Por eso, digo yo, me ha
venido a la cabeza el caso de mi admirado Robert Louis Stevenson, hombre
enfermizo donde los haya habido, y al que el maltrecho estado de sus pulmones, que acabaría con su vida a los 43 años, obligó
a pasar gran parte de su infancia postrado en la cama.
Pero eso, y es “eso” sí lo
que me interesa, lejos de amilanarle o deprimirle le sirvió, sin duda, para
formarse como hombre y como escritor, para desarrollar una finísima y particular
sensibilidad hacia todas las cosas y seres que pueblan esta Vida, ahora con
mayúsculas, y que plasmaría en muchas novelas, ensayos y relatos imperecederos,
y en algunos poemas, como éste que aquí os dejo y que, cada vez, que lo releo me
es imposible evitar que un nudo me atasque la garganta.

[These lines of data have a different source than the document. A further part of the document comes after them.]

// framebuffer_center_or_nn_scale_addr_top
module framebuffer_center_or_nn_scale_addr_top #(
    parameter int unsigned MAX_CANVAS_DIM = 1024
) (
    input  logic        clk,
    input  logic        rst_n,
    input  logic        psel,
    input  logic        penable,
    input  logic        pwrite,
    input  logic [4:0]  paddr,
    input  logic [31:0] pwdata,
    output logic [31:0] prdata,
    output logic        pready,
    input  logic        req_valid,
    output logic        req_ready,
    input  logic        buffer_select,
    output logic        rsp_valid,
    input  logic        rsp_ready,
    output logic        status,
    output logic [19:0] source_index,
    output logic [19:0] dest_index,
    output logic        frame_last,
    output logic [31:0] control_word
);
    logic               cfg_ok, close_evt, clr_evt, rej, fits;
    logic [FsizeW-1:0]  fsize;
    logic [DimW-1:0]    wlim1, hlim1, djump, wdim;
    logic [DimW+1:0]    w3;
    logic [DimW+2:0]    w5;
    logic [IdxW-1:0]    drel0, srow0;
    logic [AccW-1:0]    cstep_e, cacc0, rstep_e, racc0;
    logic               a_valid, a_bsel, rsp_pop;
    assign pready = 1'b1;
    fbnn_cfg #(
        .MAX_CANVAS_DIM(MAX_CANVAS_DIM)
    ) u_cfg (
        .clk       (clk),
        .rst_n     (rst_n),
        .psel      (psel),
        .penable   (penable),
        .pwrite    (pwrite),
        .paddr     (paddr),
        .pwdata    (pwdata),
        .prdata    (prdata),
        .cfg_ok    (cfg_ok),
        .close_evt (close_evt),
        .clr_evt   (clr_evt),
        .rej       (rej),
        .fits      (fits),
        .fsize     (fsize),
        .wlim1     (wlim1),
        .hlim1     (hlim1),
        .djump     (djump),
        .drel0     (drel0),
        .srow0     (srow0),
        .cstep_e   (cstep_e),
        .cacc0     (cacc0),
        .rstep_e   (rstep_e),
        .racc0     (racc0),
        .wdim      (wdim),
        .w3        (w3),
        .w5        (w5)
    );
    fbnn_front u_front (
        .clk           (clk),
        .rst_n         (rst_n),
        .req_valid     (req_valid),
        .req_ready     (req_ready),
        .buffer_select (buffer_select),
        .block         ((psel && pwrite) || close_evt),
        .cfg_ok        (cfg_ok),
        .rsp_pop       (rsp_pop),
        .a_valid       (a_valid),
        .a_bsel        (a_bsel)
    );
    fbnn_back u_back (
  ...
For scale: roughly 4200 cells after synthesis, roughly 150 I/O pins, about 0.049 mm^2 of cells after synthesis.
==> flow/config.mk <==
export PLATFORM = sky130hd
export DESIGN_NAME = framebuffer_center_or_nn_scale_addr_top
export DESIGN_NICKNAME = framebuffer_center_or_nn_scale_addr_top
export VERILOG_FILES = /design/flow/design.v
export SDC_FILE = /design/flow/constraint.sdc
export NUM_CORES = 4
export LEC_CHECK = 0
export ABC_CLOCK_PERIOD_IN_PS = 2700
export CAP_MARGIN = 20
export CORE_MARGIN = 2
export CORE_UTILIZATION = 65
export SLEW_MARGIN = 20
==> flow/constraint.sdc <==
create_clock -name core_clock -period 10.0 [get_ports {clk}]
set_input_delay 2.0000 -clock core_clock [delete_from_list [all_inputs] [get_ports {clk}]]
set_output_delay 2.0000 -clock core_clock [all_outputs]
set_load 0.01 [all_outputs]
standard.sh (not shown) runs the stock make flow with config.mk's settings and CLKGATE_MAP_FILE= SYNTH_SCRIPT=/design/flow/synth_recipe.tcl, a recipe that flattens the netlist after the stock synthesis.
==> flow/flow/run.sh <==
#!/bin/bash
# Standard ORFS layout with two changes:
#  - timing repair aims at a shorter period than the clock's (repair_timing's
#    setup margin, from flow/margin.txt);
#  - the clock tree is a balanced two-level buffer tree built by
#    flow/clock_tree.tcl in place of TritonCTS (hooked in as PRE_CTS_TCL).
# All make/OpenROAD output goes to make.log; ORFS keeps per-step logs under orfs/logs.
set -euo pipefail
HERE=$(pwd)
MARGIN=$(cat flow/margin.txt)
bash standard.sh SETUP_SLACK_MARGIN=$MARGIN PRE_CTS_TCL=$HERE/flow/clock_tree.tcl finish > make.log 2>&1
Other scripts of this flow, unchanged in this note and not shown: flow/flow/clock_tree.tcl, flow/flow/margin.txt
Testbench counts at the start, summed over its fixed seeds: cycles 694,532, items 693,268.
Background: an optimization exercise with open tools, aiming at small area. Do not read the settings as production practice.
Only simulation tests tie the RTL to the original design; equivalence was not proved.
The clock port is modelled as an ideal driver, which makes a skipped or thinned clock tree look cheaper than it is; a real chip needs a root buffer or a tree.
Power is estimated from default activity; no workload was simulated.

job 1498:
==> flow/design.v (excerpt) <==
module processor #(
    parameter logic [31:0] RESET_PC = '0
) (
    input  logic        clock,
    input  logic        rst_n,
    output logic [31:0] address_imem,
    input  logic [31:0] q_imem,
    output logic [31:0] address_dmem,
    output logic [31:0] data,
    output logic        wren,
    input  logic [31:0] q_dmem,
    output logic        ctrl_write_enable,
    output logic [4:0]  ctrl_write_reg,
    output logic [4:0]  ctrl_read_reg_a,
    output logic [4:0]  ctrl_read_reg_b,
    output logic [31:0] data_write_reg,
    input  logic [31:0] data_read_reg_a,
    input  logic [31:0] data_read_reg_b
);
For scale: ~440 cells after synthesis, ~76 flip-flops, about 0.0040 mm^2 of cells after synthesis.
export LEC_CHECK = 0
export ABC_AREA = 1
export CAP_MARGIN = 20
export CORE_MARGIN = 2
export CORE_UTILIZATION = 40
export GPL_TIMING_DRIVEN = 0
export SLEW_MARGIN = 20
create_clock -name core_clock -period 9.0 [get_ports {clock}]
standard.sh (not shown) runs the stock make flow with config.mk's settings and CLKGATE_MAP_FILE= SYNTH_SCRIPT=/design/flow/synth_recipe.tcl, a recipe that flattens the netlist after the stock synthesis.
==> flow/flow/run.sh <==
#!/bin/bash
# The standard layout (standard.sh) with these changes:
#  - synthesis maps with an area-oriented ABC script (abc_area.script here,
#    used with ABC_AREA 1 from config.mk) instead of ORFS's own, and leaves
#    adders to ABC too (no ADDER_MAP_FILE, so no fa/ha cells are extracted);
#  - every port is buffered by the smallest buffer (buf_1);
#  - after CTS, clock_tree.tcl replaces the clock tree by three clkbuf_16
#    fed by the clock port, each driving the flip-flops of a third of the core.
# Each tool's output is in orfs/logs; make's own output is in standard.log.
set -euo pipefail
here=$(pwd)
rm -rf "$here/scripts_custom"
cp -r "$FLOW_HOME/scripts" "$here/scripts_custom"
cp "$here/flow/abc_area.script" "$here/scripts_custom/abc_area.script"
export BUFFER_PORTS_ARGS="-buffer_cell sky130_fd_sc_hd__buf_1"
export CTS_ARGS="-sink_clustering_enable -repair_clock_nets -dont_use_dummy_load -buf_list sky130_fd_sc_hd__clkbuf_8"
export PRE_GLOBAL_PLACE_TCL="$here/flow/pre_gpl.tcl"
export POST_CTS_TCL="$here/flow/clock_tree.tcl"
export FLOW_NCLK=3 FLOW_NY=1 FLOW_CLKBUF=sky130_fd_sc_hd__clkbuf_16
bash standard.sh SCRIPTS_DIR="$here/scripts_custom" ADDER_MAP_FILE= finish > standard.log 2>&1
==> flow/flow/abc_area.script <==
strash
&get -n
&deepsyn -T 30
&put
strash
dch
amap
strash
dch
amap
strash
dch
amap
strash
dch
amap
topo
==> flow/flow/pre_gpl.tcl <==
# Global placement runs without timing-driven mode; remove synthesis's
# buffers here as the timing-driven mode would have.
remove_buffers
Other scripts of this flow, unchanged in this note and not shown: flow/flow/clock_tree.tcl
Job 1498 went all the way through synthesis, placement and routing and the layout is clean on timing, DRC and antenna.
Background: an optimization exercise with open tools, aiming at small area and few clock cycles per item. Do not read the settings as production practice.
The RTL was checked by simulation tests, not by an equivalence proof against the original design.

Setup of rev 12:
Design fp_mul_pipe, start of the top module:
module fp_mul_pipe #(
  parameter int EXP_W = 8,
  parameter int MAN_W = 23,
  parameter int TAG_W = 4
) (
  input  logic                           clk,
  input  logic                           rst_n,
  input  logic                           in_valid,
  output logic                           in_ready,
  input  logic [EXP_W+MAN_W:0]           in_a,
  input  logic [EXP_W+MAN_W:0]           in_b,
  input  logic [TAG_W-1:0]               in_tag,
  output logic                           out_valid,
  input  logic                           out_ready,
  output logic [EXP_W+MAN_W:0]           out_y,
  output logic [TAG_W-1:0]               out_tag,
  output logic [3:0]                     out_flags
);
Size in the first run: roughly 45 flip-flops.
Settings: LEC_CHECK=0, ABC_AREA=1, CAP_MARGIN=20, CORE_MARGIN=2, CORE_UTILIZATION=40, SLEW_MARGIN=20, SYNTH_HIERARCHICAL=1; clock period 7.5 ns.
standard.sh (not shown) runs the stock make flow with config.mk's settings and CLKGATE_MAP_FILE= SYNTH_SCRIPT=/design/flow/synth_recipe.tcl, a recipe that flattens the netlist after the stock synthesis.
==> flow/flow/run.sh <==
#!/bin/bash
# Own flow: the standard layout (standard.sh, which runs the standard
# synthesis unchanged and ORFS from floorplan to finish), with two changes:
# - the input and output ports are buffered with the smallest buffer cell
#   (sky130_fd_sc_hd__buf_1) instead of the cell buffer_ports picks by
#   default; repair may still resize them where timing or slew needs it;
# - after global routing, ORFS's power recovery (repair_timing
#   -recover_power) downsizes gates on paths that have slack to spare.
set -euo pipefail
export BUFFER_PORTS_ARGS="-buffer_cell sky130_fd_sc_hd__buf_1"
export RECOVER_POWER=100
bash standard.sh finish > standard_flow.log 2>&1
From the logs: rev 12 reached the end of the flow and failed the layout checks with capacitance limit, slew limit.
Testbench counts of rev 12, summed over its fixed seeds: cycles 24,008, items 24,000.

Así que si hay que quedarse
en casa, en casa nos quedaremos. Pero
sin perder el tiempo, no, que a esto ni las autoridades políticas ni sanitarias
ni nadie en este vírico mundo nos
puede obligar.
Los horizontes de mi colcha
en traducción de Txaro Santoro y José María
Álvarez
Cuando enfermo en mi cama yacía
disfrutaba con dos almohadas para mi cabeza,
y mis juguetes estaban junto a mí
manteniéndome alegre todo el día.
Algunas veces durante largo tiempo
contemplaba a mis soldaditos de plomo marchar
con sus uniformes de mil colores avanzando
sobre las colinas de las sábanas
y algunas veces enviaba mis barcos
arriba y abajo sobre las mantas;
o imaginaba árboles y casas
que por doquier se levantaban.
Yo era el gigante grande e inmóvil,
sentado sobre la montaña de mi almohada
y ante mí se extendían, hondonadas y valles,
los horizontes del mundo de mi colcha.